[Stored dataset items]
--- START ---

### config.mk
export PLATFORM = sky130hd
export DESIGN_NAME = uart_tx_serializer
export DESIGN_NICKNAME = d
export VERILOG_FILES = /design/src/rtl/uart_tx_serializer.sv
export SDC_FILE = /design/constraint.sdc
export NUM_CORES = 1
export LEC_CHECK = 0
export BUFFER_PORTS_ARGS = -buffer_cell sky130_fd_sc_hd__buf_2
export CAP_MARGIN = 5
export CORE_MARGIN = 2
export CORE_UTILIZATION = 25
export DETAILED_ROUTE_END_ITERATION = 8
export PLACE_DENSITY = 0.5
export SLEW_MARGIN = 20
export SYNTH_ARGS = -nofsm -noshare
export SYNTH_HDL_FRONTEND = slang
export SYNTH_SLANG_ARGS = --single-unit
### constraint.sdc
create_clock -name Clock -period 3.45 [get_ports Clock]
set_input_delay 0.69 -clock Clock [delete_from_list [all_inputs] [get_ports Clock]]
set_output_delay 0.69 -clock Clock [all_outputs]
set_load 0.1 [all_outputs]
### src/rtl/uart_tx_serializer.sv
// uart_tx_serializer: pulls characters from a standard-read-mode TX FIFO and sends them as
// asynchronous serial frames (start, LSB-first data, optional parity, 1 or 2 stop bits).
module uart_tx_serializer #(
    parameter int unsigned DATA_WIDTH   = 8,
    parameter int unsigned CLKS_PER_BIT = 434,
    parameter string       PARITY       = "none",
    parameter int unsigned STOP_BITS    = 1
) (
    input  logic                  Clock,
    input  logic                  Reset,
    input  logic [DATA_WIDTH-1:0] Data,
    input  logic                  Empty,
    input  logic                  Enable,
    output logic                  RdEn,
    output logic                  TxD,
    output logic                  Busy
);

    typedef enum logic [2:0] {
        StIdle,
        StFetch,
        StLoad,
        StStart,
        StData,
        StParity,
        StStop
    } state_e;

    localparam int unsigned CntW = (CLKS_PER_BIT > 1) ? $clog2(CLKS_PER_BIT) : 1;
    localparam int unsigned IdxW = 3;

    localparam logic [CntW-1:0] CntMax   = CntW'(CLKS_PER_BIT - 1);
    localparam logic [CntW-1:0] CntOne   = CntW'(1);
    localparam logic [IdxW-1:0] IdxOne   = IdxW'(1);
    localparam logic [IdxW-1:0] LastBit  = IdxW'(DATA_WIDTH - 1);
    localparam logic [IdxW-1:0] LastStop = IdxW'(STOP_BITS - 1);

    localparam bit HasParity = (PARITY != "none");
    localparam bit OddParity = (PARITY == "odd");

    // Reject out-of-range configurations while elaborating.
    if (DATA_WIDTH < 5 || DATA_WIDTH > 8) begin : g_bad_width
        $error("uart_tx_serializer: DATA_WIDTH must be in 5..8");
    end
    if (CLKS_PER_BIT < 2) begin : g_bad_cpb
        $error("uart_tx_serializer: CLKS_PER_BIT must be >= 2");
    end
    if (PARITY != "none" && PARITY != "even" && PARITY != "odd") begin : g_bad_parity
        $error("uart_tx_serializer: PARITY must be \"none\", \"even\" or \"odd\"");
    end
    if (STOP_BITS != 1 && STOP_BITS != 2) begin : g_bad_stop
        $error("uart_tx_serializer: STOP_BITS must be 1 or 2");
    end

    state_e                  state_q;
    logic                    rd_en_q;
    logic                    txd_q;
    logic [CntW-1:0]         cnt_q;     // cycles left in the current bit period
    logic [IdxW-1:0]         idx_q;     // data bit index, reused as stop bit index
    logic [DATA_WIDTH-1:0]   shift_q;
    logic                    parity_q;

    // Frame sequencer; every output bit is a flop so TxD never sees a combinational path.
    always_ff @(posedge Clock) begin
        if (Reset) begin
            state_q  <= StIdle;
            rd_en_q  <= 1'b0;
            txd_q    <= 1'b1;
            cnt_q    <= '0;
            idx_q    <= '0;
            shift_q  <= '0;
            parity_q <= 1'b0;
        end else begin
            rd_en_q <= 1'b0;
            unique case (state_q)
                StIdle: begin
                    txd_q <= 1'b1;
                    // Enable only gates frame starts; Empty is only looked at here.
                    if (!Empty && Enable) begin
                        state_q <= StFetch;
                        rd_en_q <= 1'b1;
                    end
                end
                StFetch: begin
                    // Read data shows up one cycle after the strobe.
                    state_q <= StLoad;
                end
                StLoad: begin
                    shift_q  <= Data;
                    parity_q <= (^Data) ^ OddParity;
                    txd_q    <= 1'b0;
                    cnt_q    <= CntMax;
                    idx_q    <= '0;
                    state_q  <= StStart;
                end
                StStart: begin
                    if (cnt_q == '0) begin
                        cnt_q   <= CntMax;
                        txd_q   <= shift_q[0];
                        state_q <= StData;
                    end else begin
                        cnt_q <= cnt_q - CntOne;
                    end
                end
                StData: begin
                    if (cnt_q == '0) begin
                        cnt_q <= CntMax;
                        if (idx_q == LastBit) begin
                            idx_q <= '0;
                            if (HasParity) begin
                                txd_q   <= parity_q;
                                state_q <= StParity;
                            end else begin
                                txd_q   <= 1'b1;
                                state_q <= StStop;
                            end
                        end else begin
                            idx_q   <= idx_q + IdxOne;
                            shift_q <= shift_q >> 1;
                            txd_q   <= shift_q[1];
                        end
                    end else begin
                        cnt_q <= cnt_q - CntOne;
                    end
                end
                StParity: begin
                    if (cnt_q == '0) begin
                        cnt_q   <= CntMax;
                        txd_q   <= 1'b1;
                        state_q <= StStop;
                    end else begin
                        cnt_q <= cnt_q - CntOne;
                    end
                end
                StStop: begin
                    if (cnt_q == '0) begin
                        if (idx_q == LastStop) begin
                            idx_q   <= '0;
                            state_q <= StIdle;
                        end else begin
                            idx_q <= idx_q + IdxOne;
                            cnt_q <= CntMax;
                        end
                    end else begin
                        cnt_q <= cnt_q - CntOne;
                    end
                end
                default: begin
                    txd_q   <= 1'b1;
                    state_q <= StIdle;
                end
            endcase
        end
    end

    // Outputs come straight from state flops.
    always_comb begin
        RdEn = rd_en_q;
        TxD  = txd_q;
        Busy = (state_q != StIdle);
    end

endmodule

==> results of run 1 <==
[flip-flops by register name (all words and copies together) (netlist names)]
name,count
idx_q,3
cnt_q,9
RdEn,1
shift_q,8
TxD,1
state_q,3
[power by group through the flow]
| stage | Sequential, W | Combinational [W] | Clock, W |
|---|---|---|---|
| 3_3_place_gp | 0.000344 | 0.000180 | 0 |
| 5_1_grt | 0.000341 | 0.000201 | 0.000197 |
| 6_report | 0.000337 | 0.000180 | 0.000176 |
| 3_5_place_dp | 0.000343 | 0.000181 | 0 |
| 4_1_cts | 0.000337 | 0.000182 | 0.000185 |
| 2_1_floorplan | 0.000338 | 0.000148 | 0 |
[logic make-up after synthesis]
logic type,synth area share [%]
buffers and inverters,6.582
adders and majority gates,3.376
and+or+nand+nor,23.80
muxes,5.401
AOI/OAI and AO/OA,27.09
DFF,33.76
[synthesized netlist by cell type (2+ instances only)]
cell	instances	area [um2]
a31oi_1	2	12.51
nand4_1	4	25.02
dfxtp_1	25	500.5
nor2_1	7	26.28
nor3b_1	3	22.52
a211oi_1	5	37.54
nand2b_1	4	25.02
o21ai_1	2	10.01
o21ai_0	19	95.09
a21oi_1	23	115.1
nand3_1	3	15.01
nor4_1	4	25.02
nand2_1	4	15.01
o21a_1	3	22.52
buf_2	3	15.01
inv_1	8	30.03
clkbuf_1	10	37.54
and3b_1	2	17.52
mux2i_1	8	80.08
or4_1	3	22.52
nor2b_1	2	12.51
ha_1	4	50.05
or3_1	8	50.05
[area by class of cell]
type,instances,area share [%]
Multi-Input combinational cell,129,53.97
Sequential cell,25,30.53
Tap cell,75,5.725
Timing Repair Buffer,16,5.191
Clock buffer,4,2.748
Inverter,8,1.832
[worst min-delay path, stage by stage (launching register included)]
cell     delay (ns)
dfxtp_1        0.31
o21ai_0        0.06
a21oi_1        0.06
[worst max path at each step]
stage          cells after the start  slack [ns]                      end
4_1_cts                            3        0.98                     Busy
2_1_floorplan                      4        1.24                     Busy
6_report                           3        0.99                     Busy
3_5_place_dp                       6        1.28  state_q[1]$_SDFFE_PP0P_
3_3_place_gp                       3        1.32                     Busy
5_1_grt                            3        0.83                     Busy
[per-layer routing]
layer	up-vias	global-route usage (%)
met5	-	0
met4	0	2.034
met3	2	3.000
met2	15	18.35
met1	607	13.84
li1	671	-
[through the flow]
| step | setup WS (ns) | hold slack [ns] |
|---|---|---|
| floorplan | 1.244 | 0.4492 |
| global placement | 1.316 | 0.4640 |
| detailed placement | 1.276 | 0.4707 |
| CTS | 0.9830 | 0.4838 |
| global route | 0.8298 | 0.4977 |
| finish | 0.9865 | 0.4785 |
File: src/rtl/mem_lat_counter.sv
// ----------------------------------------------------------------------------
// mem_lat_counter
// Down-counter timing the fixed memory read latency of one access.
//   clk, reset : clock, synchronous active-high reset (clears count)
//   load       : load load_val (takes priority over dec)
//   load_val   : value loaded, MEM_LAT-1 for a fresh access
//   dec        : decrement by one, saturating at zero
//   zero_c     : combinational flag, count is zero
// ----------------------------------------------------------------------------
module mem_lat_counter
  import pipe_pkg::*;
(
  input  logic                 clk,
  input  logic                 reset,
  input  logic                 load,
  input  logic [LAT_CNT_W-1:0] load_val,
  input  logic                 dec,
  output logic                 zero_c
);

  logic [LAT_CNT_W-1:0] cnt_d;
  logic [LAT_CNT_W-1:0] cnt_q;

  // Next count: load wins over decrement; never wraps below zero.
  always_comb begin
    cnt_d = cnt_q;
    if (load) begin
      cnt_d = load_val;
    end else if (dec && (cnt_q != '0)) begin
      cnt_d = cnt_q - LAT_CNT_W'(1);
    end
  end

  always_ff @(posedge clk) begin
    if (reset) begin
      cnt_q <= '0;
    end else begin
      cnt_q <= cnt_d;
    end
  end

  assign zero_c = (cnt_q == '0);

endmodule
`src/rtl/door_sequencer.sv`:
```
// door_sequencer: elevator door phase sequencer (open, hold, close) that
// drives the shared seconds counter through a tmr_en/tmr_seconds handshake.
// Every phase is preceded by a one-cycle ARM state with tmr_en low, so the
// counter is cleared and tmr_done is low before that phase starts.
// Outputs are registered Moore outputs decoded from the next state, so
// tmr_en and the motor drives never glitch.
module door_sequencer #(
    parameter logic [7:0] OPEN_TIME  = 8'd2,
    parameter logic [7:0] HOLD_TIME  = 8'd5,
    parameter logic [7:0] CLOSE_TIME = 8'd2,
    parameter int         MAX_REOPEN = 3
) (
    input  logic       slowclk,
    input  logic       reset,
    input  logic       open_req,
    input  logic       close_req,
    input  logic       obstruct,
    input  logic       tmr_done,
    output logic       tmr_en,
    output logic [7:0] tmr_seconds,
    output logic       motor_open,
    output logic       motor_close,
    output logic       door_open,
    output logic       door_closed,
    output logic       busy,
    output logic       fault
);

    localparam logic [3:0] MAX_CNT = 4'(MAX_REOPEN);

    typedef enum logic [2:0] {
        ST_IDLE      = 3'd0,
        ST_ARM_OPEN  = 3'd1,
        ST_OPENING   = 3'd2,
        ST_ARM_HOLD  = 3'd3,
        ST_HOLD      = 3'd4,
        ST_ARM_CLOSE = 3'd5,
        ST_CLOSING   = 3'd6,
        ST_FAULT     = 3'd7
    } state_t;

    state_t     r_state;
    state_t     w_next;
    logic [3:0] r_reopen_cnt;
    logic [3:0] w_reopen_next;

    // Interval loaded for a state: the ARM state already presents the value
    // of the phase it arms, so tmr_seconds is stable before tmr_en rises.
    function automatic logic [7:0] seconds_for(input state_t s);
        case (s)
            ST_ARM_OPEN, ST_OPENING: seconds_for = OPEN_TIME;
            ST_ARM_HOLD, ST_HOLD:    seconds_for = HOLD_TIME;
            ST_ARM_CLOSE, ST_CLOSING: seconds_for = CLOSE_TIME;
            default:                 seconds_for = 8'd0;
        endcase
    endfunction

    // Next-state and reopen-count logic, conditions in priority order.
    always_comb begin
        w_next        = r_state;
        w_reopen_next = r_reopen_cnt;
        case (r_state)
            ST_IDLE: begin
                w_reopen_next = 4'd0;
                if (open_req) w_next = ST_ARM_OPEN;
            end
            ST_ARM_OPEN:  w_next = ST_OPENING;
            ST_OPENING: begin
                if (tmr_done) w_next = ST_ARM_HOLD;
            end
            ST_ARM_HOLD:  w_next = ST_HOLD;
            ST_HOLD: begin
                // A person in the doorway or a fresh open request restarts the hold.
                if (obstruct || open_req)       w_next = ST_ARM_HOLD;
                else if (close_req || tmr_done) w_next = ST_ARM_CLOSE;
            end
            ST_ARM_CLOSE: w_next = ST_CLOSING;
            ST_CLOSING: begin
                // Obstruction outranks both open_req and a coincident tmr_done.
                if (obstruct) begin
                    if (r_reopen_cnt == MAX_CNT) begin
                        w_next = ST_FAULT;
                    end else begin
                        w_next        = ST_ARM_OPEN;
                        w_reopen_next = r_reopen_cnt + 4'd1;
                    end
                end else if (open_req) begin
                    w_next = ST_ARM_OPEN;
                end else if (tmr_done) begin
                    w_next        = ST_IDLE;
                    w_reopen_next = 4'd0;
                end
            end
            ST_FAULT:     w_next = ST_FAULT;
            default:      w_next = ST_IDLE;
        endcase
    end

    // State, reopen count and Moore outputs registered from the next state.
    always_ff @(posedge slowclk or posedge reset) begin
        if (reset) begin
            r_state      <= ST_IDLE;
            r_reopen_cnt <= 4'd0;
            tmr_en       <= 1'b0;
            tmr_seconds  <= 8'd0;
            motor_open   <= 1'b0;
            motor_close  <= 1'b0;
            door_open    <= 1'b0;
            door_closed  <= 1'b1;
            busy         <= 1'b0;
            fault        <= 1'b0;
        end else begin
            r_state      <= w_next;
            r_reopen_cnt <= w_reopen_next;
            tmr_en       <= (w_next == ST_OPENING) || (w_next == ST_HOLD) ||
                            (w_next == ST_CLOSING);
            tmr_seconds  <= seconds_for(w_next);
            motor_open   <= (w_next == ST_OPENING);
            motor_close  <= (w_next == ST_CLOSING);
            door_open    <= (w_next == ST_ARM_HOLD) || (w_next == ST_HOLD) ||
                            (w_next == ST_ARM_CLOSE) || (w_next == ST_FAULT);
            door_closed  <= (w_next == ST_IDLE);
            busy         <= (w_next != ST_IDLE);
            fault        <= (w_next == ST_FAULT);
        end
    end

endmodule
```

--- END ---

→ **What needs to be done**: Using the entries above, find all lines with "registered". Copy them.

→ **Exercise solution**:
// Outputs are registered Moore outputs decoded from the next state, so
    // State, reopen count and Moore outputs registered from the next state.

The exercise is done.